Staying compliant with HIPAA is an ongoing process for many healthcare professionals and companies.

What Is HIPAA Compliance? 

Simply put, compliance with HIPAA can only occur when an entity implements controls and protections for any relevant Patient Health Information (PHI). To make this a reality, a healthcare company must review the entirety of HIPAA (privacy laws, omnibus, etc.) and make provisions to follow the regulations within their business. There are no shortcuts, and there are many potential pitfalls.

HIPAA And Health Information Technology

With the advent of electronic healthcare records (EHR), every healthcare company must pay attention to the intersection of health information and security. The HIPAA Security Rule outlines many of the requirements for physical safeguards, technological security and organizational standards necessary to maintain compliance.

Pro Tip: Just because you subscribe to a cloud-based EHR does not mean that you are HIPAA compliant. While the EHR itself might be compliant, many layers need to be looked at within your organization outside of the EHR.

Three major rules from the HIPAA Security Rule apply to technology:

• Any technology that stores PHI must automatically log out after a certain time to prevent access by someone without credentials.

• Anyone with access to PHI must have a unique login that can be audited based on their use.

• PHI must be encrypted.

New technology must be checked for its potential to violate these provisions, but the haste with which businesses implement new tech hinders the process. It is crucial to examine the possibility for new technology to be used to gain access to PHI. If a healthcare practice or business that holds PHI data cannot perform such an evaluation, it is worth working with MSPs to ensure compliance.

Associated Security Risks With New Technology 

Unique threats emerge every time new technology is used in healthcare, which is often where businesses unwittingly create a vulnerability for their patients. Using technology or software before it has been examined for its security risks can lead to HIPAA violations by giving hackers access to an otherwise secure system.

Going back to our earlier examples of technological threats, organizations that have allowed their team to work from home or offer a bring your own device (BYOD) policy pose a security risk in the field of healthcare. Any time they are used to gather data from patients and interface with the healthcare provider’s EHR, these personal devices can become a security threat.
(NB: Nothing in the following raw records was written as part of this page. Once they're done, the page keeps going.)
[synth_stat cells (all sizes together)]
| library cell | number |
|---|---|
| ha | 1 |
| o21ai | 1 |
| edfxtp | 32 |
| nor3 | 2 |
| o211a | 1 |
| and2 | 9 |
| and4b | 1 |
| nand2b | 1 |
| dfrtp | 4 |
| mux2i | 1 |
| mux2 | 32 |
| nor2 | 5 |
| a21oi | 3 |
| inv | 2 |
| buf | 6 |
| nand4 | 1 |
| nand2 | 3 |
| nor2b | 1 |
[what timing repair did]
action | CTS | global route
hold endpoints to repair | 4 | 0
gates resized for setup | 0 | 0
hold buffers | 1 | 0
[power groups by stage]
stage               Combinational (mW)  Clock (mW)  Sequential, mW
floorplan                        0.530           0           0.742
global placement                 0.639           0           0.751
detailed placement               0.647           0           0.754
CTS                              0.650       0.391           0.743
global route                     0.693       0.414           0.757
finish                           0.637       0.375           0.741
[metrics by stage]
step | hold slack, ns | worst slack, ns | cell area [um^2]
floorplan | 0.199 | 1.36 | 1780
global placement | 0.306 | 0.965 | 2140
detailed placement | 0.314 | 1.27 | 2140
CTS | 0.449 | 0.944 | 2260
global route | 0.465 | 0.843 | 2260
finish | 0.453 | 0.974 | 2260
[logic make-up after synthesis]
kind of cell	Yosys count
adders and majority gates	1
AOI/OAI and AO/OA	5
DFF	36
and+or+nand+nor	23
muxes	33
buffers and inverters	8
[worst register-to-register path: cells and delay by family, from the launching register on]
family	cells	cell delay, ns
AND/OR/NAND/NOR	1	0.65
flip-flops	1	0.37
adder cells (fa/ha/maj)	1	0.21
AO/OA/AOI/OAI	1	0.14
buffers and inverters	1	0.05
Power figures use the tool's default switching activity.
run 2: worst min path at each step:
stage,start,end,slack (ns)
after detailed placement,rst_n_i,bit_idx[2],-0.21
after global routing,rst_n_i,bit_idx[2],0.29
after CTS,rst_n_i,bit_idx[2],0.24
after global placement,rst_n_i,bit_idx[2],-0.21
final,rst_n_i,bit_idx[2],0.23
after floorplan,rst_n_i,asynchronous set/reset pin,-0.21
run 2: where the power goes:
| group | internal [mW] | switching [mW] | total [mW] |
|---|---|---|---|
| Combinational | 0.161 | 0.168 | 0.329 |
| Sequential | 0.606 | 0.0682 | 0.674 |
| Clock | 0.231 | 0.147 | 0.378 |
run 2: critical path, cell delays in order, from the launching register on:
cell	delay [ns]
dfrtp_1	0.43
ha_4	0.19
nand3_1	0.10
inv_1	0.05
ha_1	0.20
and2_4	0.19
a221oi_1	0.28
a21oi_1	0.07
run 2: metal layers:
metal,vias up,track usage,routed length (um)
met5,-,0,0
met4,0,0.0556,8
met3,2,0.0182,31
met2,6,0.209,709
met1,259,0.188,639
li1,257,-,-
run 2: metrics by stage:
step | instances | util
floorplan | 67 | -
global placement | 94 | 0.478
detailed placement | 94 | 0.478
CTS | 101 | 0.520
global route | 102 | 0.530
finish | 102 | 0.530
$ cat src/rtl/uart_bram_pkg.sv
// Shared definitions for the serial-line memory service.
// Holds the command opcodes, response codes, widths and the request structs
// passed from the command controller to the byte lanes and the serializer.

package uart_bram_pkg;

    //////////////////////////////////////////////////////////////////////
    // Widths
    //////////////////////////////////////////////////////////////////////

    localparam int BYTE_WIDTH   = 8;
    localparam int BYTE_NUM_DEF = 4;    // Lanes per memory word
    localparam int ADDR_WIDTH   = 8;    // One address byte covers all words

    //////////////////////////////////////////////////////////////////////
    // Command and response codes
    //////////////////////////////////////////////////////////////////////

    typedef enum logic [7:0] {
        OP_WRITE = 8'h57,               // 'W'
        OP_READ  = 8'h52                // 'R'
    } opcode_e;

    typedef enum logic [7:0] {
        RSP_ACK = 8'h06,                // Write taken
        RSP_NAK = 8'h15                 // Unknown opcode
    } rsp_e;

    //////////////////////////////////////////////////////////////////////
    // Memory requests
    //////////////////////////////////////////////////////////////////////

    typedef struct packed {
        logic                               stb;
        logic [ADDR_WIDTH-1:0]              addr;
        logic [BYTE_NUM_DEF-1:0]            mask;
        logic [BYTE_NUM_DEF*BYTE_WIDTH-1:0] data;   // Lane 0 in the low byte
    } wr_req_t;

    typedef struct packed {
        logic                  stb;
        logic [ADDR_WIDTH-1:0] addr;
    } rd_req_t;

endpackage
File: src/verilog/memPkg.sv
package memPkg;

    // memory op carried from execute, opNone is a plain alu pass-through
    typedef enum logic [3:0] {
        opNone = 4'd0,
        opLb   = 4'd1,
        opLbu  = 4'd2,
        opLh   = 4'd3,
        opLhu  = 4'd4,
        opLw   = 4'd5,
        opSb   = 4'd6,
        opSh   = 4'd7,
        opSw   = 4'd8
    } memOpType;

    // cp0 cause ExcCode values
    typedef logic [4:0] excType;

    localparam excType excNone = 5'd0;
    localparam excType excAdEL = 5'd4;    // misaligned load
    localparam excType excAdES = 5'd5;    // misaligned store

    // instruction record from the execute side
    typedef struct packed {
        memOpType    op;
        logic [31:0] addr;         // alu result, also the effective address
        logic [31:0] storeData;
        logic [4:0]  dst;
    } memReqT;

    // one data bus transfer, word addressed
    typedef struct packed {
        logic        write;
        logic [29:0] wordAddr;
        logic [3:0]  wstrb;
        logic [31:0] wdata;
    } busReqT;

    // record handed to write-back
    typedef struct packed {
        logic [4:0]  dst;
        logic [31:0] data;
        excType      exc;
        logic [31:0] badVAddr;
    } wbT;

    function automatic logic isLoad(memOpType op);
        return (op == opLb) || (op == opLbu) || (op == opLh) ||
               (op == opLhu) || (op == opLw);
    endfunction

    function automatic logic isStore(memOpType op);
        return (op == opSb) || (op == opSh) || (op == opSw);
    endfunction

endpackage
Medical professionals or patients who use personal devices at home and then on the secure channels in a healthcare setting can cause security breaches. Many healthcare providers have become comfortable using their personal devices in the professional environment. They will make calls, send documents, and exchange information on their smartphone. Once they leave the secure network of their building, that information can be leaked or hacked when the worker logs into a vulnerable Wi-Fi source.

These are not hypothetical situations either. HIPAA violations happen every day in this manner across the healthcare system.